Problem to solve:
After finding the line containing "met2,49,22.2" below, please output that line and each following one through the line containing "nor2b: 2 / 2", exactly as written.

Exercise data:
* * * *
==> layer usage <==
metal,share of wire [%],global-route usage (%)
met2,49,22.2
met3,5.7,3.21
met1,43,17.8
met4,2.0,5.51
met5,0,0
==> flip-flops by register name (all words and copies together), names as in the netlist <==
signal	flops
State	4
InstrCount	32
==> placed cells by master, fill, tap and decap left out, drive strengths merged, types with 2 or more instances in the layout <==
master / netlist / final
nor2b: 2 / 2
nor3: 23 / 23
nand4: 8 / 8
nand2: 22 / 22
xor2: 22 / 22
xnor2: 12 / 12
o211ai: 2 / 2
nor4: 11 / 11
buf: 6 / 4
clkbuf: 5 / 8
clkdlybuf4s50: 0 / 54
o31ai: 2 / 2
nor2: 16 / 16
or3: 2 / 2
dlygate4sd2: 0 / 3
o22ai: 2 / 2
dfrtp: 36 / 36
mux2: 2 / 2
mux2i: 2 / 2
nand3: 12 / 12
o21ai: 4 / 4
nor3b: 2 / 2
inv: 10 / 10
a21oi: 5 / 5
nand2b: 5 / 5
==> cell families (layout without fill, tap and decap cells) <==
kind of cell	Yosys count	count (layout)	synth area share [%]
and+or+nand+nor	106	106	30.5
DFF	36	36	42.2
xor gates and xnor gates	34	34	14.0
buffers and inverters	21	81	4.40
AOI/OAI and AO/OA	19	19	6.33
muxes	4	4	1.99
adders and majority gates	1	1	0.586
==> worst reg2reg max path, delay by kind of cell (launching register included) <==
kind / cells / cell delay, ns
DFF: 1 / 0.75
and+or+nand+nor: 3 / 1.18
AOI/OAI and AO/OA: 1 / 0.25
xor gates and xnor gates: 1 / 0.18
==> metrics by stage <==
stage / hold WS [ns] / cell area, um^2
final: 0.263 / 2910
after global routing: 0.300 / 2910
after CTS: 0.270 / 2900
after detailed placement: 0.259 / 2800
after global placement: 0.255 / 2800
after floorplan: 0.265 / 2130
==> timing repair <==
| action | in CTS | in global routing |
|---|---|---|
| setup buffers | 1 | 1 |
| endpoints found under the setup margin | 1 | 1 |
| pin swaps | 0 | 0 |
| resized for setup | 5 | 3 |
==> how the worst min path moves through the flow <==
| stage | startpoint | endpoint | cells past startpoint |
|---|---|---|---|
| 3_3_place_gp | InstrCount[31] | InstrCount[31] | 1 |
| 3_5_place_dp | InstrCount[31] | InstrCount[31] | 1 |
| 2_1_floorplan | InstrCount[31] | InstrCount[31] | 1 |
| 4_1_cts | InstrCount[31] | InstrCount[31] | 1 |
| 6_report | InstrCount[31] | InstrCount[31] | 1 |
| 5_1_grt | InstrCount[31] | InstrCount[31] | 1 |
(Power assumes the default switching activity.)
$ cat src/rtl/imem_load_ctrl.sv
// Instruction-memory sequencer: clears all DEPTH words after reset, then streams program words into the write port.
// Write is combinational from load_valid in LOAD; load_ready is high for the whole LOAD state, so bubbles simply stall idx.
module imem_load_ctrl #(
  parameter int DEPTH = 64,
  parameter int AW    = 6,
  parameter int DW    = 32
) (
  input  logic          clk,
  input  logic          reset,
  input  logic          load_start,
  input  logic [AW-1:0] load_base,
  input  logic [AW:0]   load_count,
  input  logic          load_valid,
  input  logic [DW-1:0] load_data,
  output logic          load_ready,
  output logic          mem_we,
  output logic [AW-1:0] mem_waddr,
  output logic [DW-1:0] mem_wdata,
  output logic          cpu_stall,
  output logic          busy,
  output logic          done,
  output logic          err
);

  typedef enum logic [1:0] {S_CLEAR, S_IDLE, S_LOAD} state_t;

  localparam logic [AW:0] DEPTH_W = (AW+1)'(DEPTH);

  state_t        r_state;
  state_t        w_next;
  logic [AW:0]   r_idx;
  logic [AW-1:0] r_base;
  logic [AW:0]   r_count;
  logic          r_done;
  logic          r_err;

  logic          w_cnt_legal;
  logic          w_start_ok;
  logic          w_start_bad;
  logic          w_xfer;
  logic          w_last;
  logic          w_clear_last;
  logic [AW:0]   w_sum;
  logic [AW-1:0] w_load_addr;

  assign w_cnt_legal  = (load_count != '0) && (load_count <= DEPTH_W);
  assign w_start_ok   = (r_state == S_IDLE) && load_start && w_cnt_legal;
  assign w_start_bad  = (r_state == S_IDLE) && load_start && !w_cnt_legal;
  assign w_xfer       = (r_state == S_LOAD) && load_valid;
  assign w_last       = w_xfer && (r_idx == r_count - 1'b1);
  assign w_clear_last = (r_state == S_CLEAR) && (r_idx == DEPTH_W - 1'b1);

  // Address wraps modulo DEPTH, which need not be a power of two.
  assign w_sum       = {1'b0, r_base} + r_idx;
  assign w_load_addr = (w_sum >= DEPTH_W) ? AW'(w_sum - DEPTH_W) : w_sum[AW-1:0];

  always_ff @(posedge clk or posedge reset) begin
    if (reset) r_state <= S_CLEAR;
    else       r_state <= w_next;
  end

  always_comb begin
    w_next = r_state;
    case (r_state)
      S_CLEAR: if (w_clear_last) w_next = S_IDLE;
      S_IDLE:  if (w_start_ok)   w_next = S_LOAD;
      S_LOAD:  if (w_last)       w_next = S_IDLE;
      default:                   w_next = S_CLEAR;
    endcase
  end

  always_ff @(posedge clk or posedge reset) begin
    if (reset) begin
      r_idx   <= '0;
      r_base  <= '0;
      r_count <= '0;
      r_done  <= 1'b0;
      r_err   <= 1'b0;
    end else begin
      r_done <= w_last;
      if (w_start_bad) r_err <= 1'b1;
      case (r_state)
        S_CLEAR: r_idx <= w_clear_last ? '0 : r_idx + 1'b1;
        S_IDLE: begin
          if (w_start_ok) begin
            r_base  <= load_base;
            r_count <= load_count;
            r_idx   <= '0;
          end
        end
        S_LOAD:  if (w_xfer) r_idx <= r_idx + 1'b1;
        default: r_idx <= '0;
      endcase
    end
  end

  // Reset gates the outputs directly so a write in flight is dropped the moment reset rises.
  always_comb begin
    load_ready = 1'b0;
    mem_we     = 1'b0;
    mem_waddr  = '0;
    mem_wdata  = '0;
    cpu_stall  = 1'b1;
    busy       = 1'b1;
    if (!reset) begin
      case (r_state)
        S_CLEAR: begin
          mem_we    = 1'b1;
          mem_waddr = r_idx[AW-1:0];
        end
        S_IDLE: begin
          cpu_stall = 1'b0;
          busy      = 1'b0;
        end
        S_LOAD: begin
          load_ready = 1'b1;
          mem_we     = load_valid;
          mem_waddr  = w_load_addr;
          mem_wdata  = load_data;
        end
        default: ;
      endcase
    end
  end

  assign done = r_done;
  assign err  = r_err;

endmodule

$ cat config.mk
export PLATFORM = sky130hd
export DESIGN_NAME = imem_load_ctrl
export DESIGN_NICKNAME = d
export VERILOG_FILES = /design/src/rtl/imem_load_ctrl.sv
export SDC_FILE = /design/constraint.sdc
export NUM_CORES = 1
export LEC_CHECK = 0
export BUFFER_PORTS_ARGS = -buffer_cell sky130_fd_sc_hd__buf_2
export CORE_MARGIN = 4
export CORE_UTILIZATION = 47
export DETAILED_ROUTE_END_ITERATION = 12
export PLACE_DENSITY = 0.87
export SETUP_SLACK_MARGIN = 0.02
export SLEW_MARGIN = 20
export SYNTH_ARGS = -nofsm -noshare
export SYNTH_HDL_FRONTEND = slang
export SYNTH_SLANG_ARGS = --single-unit
$ cat constraint.sdc
create_clock -name clk -period 2.16 [get_ports clk]
set_input_delay 0 -clock clk [delete_from_list [all_inputs] [get_ports clk]]
set_output_delay 0 -clock clk [all_outputs]
set_load 0.02 [all_outputs]
==> qor.yml, run 1 <==
outcome:
  status: "complete, but fails checks"
  violations: "setup timing"
timing:
  slew_headroom_pct: 73.0
  fin_crit_sh_pct: 103
  period_minus_slack_ns: 2.23
  skew_ns: 0.00232
  layout_setup_ws_ns: -0.0673
  rsz0062_at_grt: "true"
  clock.fmax_mhz: 449
  hold_violations: 0
  setup_viol: 1
  holdWs_ns: 0.153
  drv_slew: 0
  worstMarginPinSlew_ns: 0.401
global_routing:
  grt_pass1_vias: 2003
  grt_max_degree: 26
  overflow: 0
  grt_pass1_wl_um: 9050
  grt_usage_pct: 21.8
  antenna_found_initial: 0
floorplanning:
  die_w_um: 72.2
  die_h_um: 72.2
  die-area_mm2: 0.00521
  core.rowCount: 23
  start_util_pct: 48.4
  core_area_mm2: 0.00400
  io_pins: 93
run:
  cap_viol_max_count: 0
logic_synthesis:
  ys_seq_elements: 24
  synth-compound-area-share_pct: 14.5
  syn_inst: 227
  synthesis.nets: 284
  async_flop_share_pct: 100
  synth_warnings: 0
  synth_edf_count: 0
  yosysSeqAreaShare_pct: 31.0
  synthMuxAreaShare_pct: 7.95
  synth_top_family_by_area: "simple AND/OR/NAND/NOR gates"
  synth.distinct_cells: 45
  ys.flop_type: "dfrtp_1"
  synth-adder-area-share_pct: 5.56
  synth.avg_cell_area_um2: 8.53
  synthXorXnorAreaFrac_pct: 5.75
  netlist_area_mm2: 0.00194
  synthSimpleGateAreaFrac_pct: 29.4
worst_setup_path:
  path_class: "reg -> out"
  crit_arrival_ns: 2.23
  endpoint: "mem_waddr[5]"
  cp-startpoint: "r_base[1]$_DFFE_PP0P_"
  reg2reg_depth: 6
  r2r_start: "r_count[0]$_DFFE_PP0P_"
  worst_setup_path_end_kind: "output port"
  worst_ep_required_time_ns: 2.16
  regToRegEndpoint: "r_state[0]$_DFFE_PP0P_"
  rrSetupSlack_ns: 0.13
  worstSetupStartpointType: "register"
  crit_fanout: 2
clock_tree:
  clk_pin_slew_ns: 0.09
  clockBufferDepth: 2
  cts-buffers-inserted: 3
  cts.sinks: 24
  clock_latency_ns: 0.27
  tritoncts: "yes"
  htreeDepth: 1
  cts-root-buf: "clkbuf_8"
route:
  vias_per_cell: 5.25
  drtPass1Iterations: 5
  drc: 0
  routed_wl_um: 5970
  drt-wirelength-per-cell_um: 15.4
  drt_iter0_drc: 79
  ant_nets: 0
  via_count: 2042
finish:
  drive_gt1_share_pct: 40.1
  antennaDiodeCount: 0
  areaGrowthSynthToFinish_pct: 42.2
  final_cell_mix: "buf_2, and2_1, dfrtp_1"
  nets: 397
  fillers: 291
  layout_commonest_cell: "buf_2"
  design_area_mm2: 0.00275
  layoutNonFillerInstCount: 389
power:
  p_sw_share_pct: 45.7
  clock_power_share_pct: 9.4
  p_total_mw: 3.31
  p_int_mw: 1.79
  ir_worst_vdd_mv: 0.854
  p_per_area_mw_per_mm2: 1200
  leakagePower_nw: 1.41
  power_frac_seq_pct: 26.5
  p_comb_share_pct: 64.1
  p_switching_mw: 1.51
placement:
  place_inst: 368
  port_buffers: 92
  place_congestion: 0.877
  placed_area_mm2: 0.00247
  hpwl_um: 4270
hold_path:
  min_path_cells: 4
  hold_path.class: "in -> reg"
  min_from: "load_start"
==> metal layers <==
layer	vias to the layer above	share of wire [%]	global-route usage, %
li1	1007	-	-
met1	927	40	26.4
met2	90	51	38.0
met3	18	6.3	2.77
met4	0	2.9	10.4
met5	-	0	0
==> power groups by stage <==
stage               clock (mW)  sequential, mW  combinational (mW)
finish                   0.312           0.874                2.12
CTS                      0.313           0.857                2.02
floorplan                    0           0.841                1.33
global placement             0           0.855                1.79
global route             0.341           0.894                2.30
detailed placement           0           0.871                1.86
==> logic make-up after synthesis <==
| kind of cell | after synthesis |
|---|---|
| adders and majority gates | 8 |
| DFF | 24 |
| muxes | 14 |
| xor gates and xnor gates | 11 |
| buffers and inverters | 24 |
| and+or+nand+nor | 103 |
| AOI/OAI and AO/OA | 43 |
==> sequential cells by signal (all words and copies together) (netlist names) <==
| register | flops |
|---|---|
| err | 1 |
| r_state | 2 |
| r_idx | 7 |
| r_base | 6 |
| r_count | 7 |
| done | 1 |
==> worst min-delay path by stage <==
stage | endpoint | slack, ns
after floorplan | done$_DFF_PP0_ | 0.02
after global placement | r_idx[6]$_DFFE_PP0P_ | 0.07
after detailed placement | r_idx[6]$_DFFE_PP0P_ | 0.07
after CTS | r_idx[6]$_DFFE_PP0P_ | 0.14
after global routing | r_idx[6]$_DFFE_PP0P_ | 0.16
final | r_idx[6]$_DFFE_PP0P_ | 0.15
==> cell usage after synthesis (2+ instances only) <==
cell type / instances / area [um^2]
a21oi_1: 10 / 50.1
clkbuf_1: 8 / 30.0
and2_1: 33 / 206
xor2_1: 2 / 17.5
and3_1: 4 / 25.0
or2_2: 4 / 25.0
nor2_1: 17 / 63.8
nand3b_1: 2 / 15.0
o22ai_1: 2 / 12.5
a211oi_1: 5 / 37.5
nor4b_1: 3 / 26.3
nand2_1: 18 / 67.6
mux2_2: 7 / 78.8
nand3_1: 6 / 30.0
nand2b_1: 2 / 12.5
mux2i_1: 6 / 60.1
a221oi_1: 3 / 26.3
or4_1: 2 / 15.0
o21ai_0: 14 / 70.1
inv_1: 12 / 45.0
xnor2_1: 8 / 70.1
ha_1: 7 / 87.6
dfrtp_1: 24 / 601
o31a_1: 2 / 17.5
nor3_1: 4 / 20.0
nor2b_1: 3 / 18.8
* * * *
Reply to the exercise:
met2,49,22.2
met3,5.7,3.21
met1,43,17.8
met4,2.0,5.51
met5,0,0
==> flip-flops by register name (all words and copies together), names as in the netlist <==
signal	flops
State	4
InstrCount	32
==> placed cells by master, fill, tap and decap left out, drive strengths merged, types with 2 or more instances in the layout <==
master / netlist / final
nor2b: 2 / 2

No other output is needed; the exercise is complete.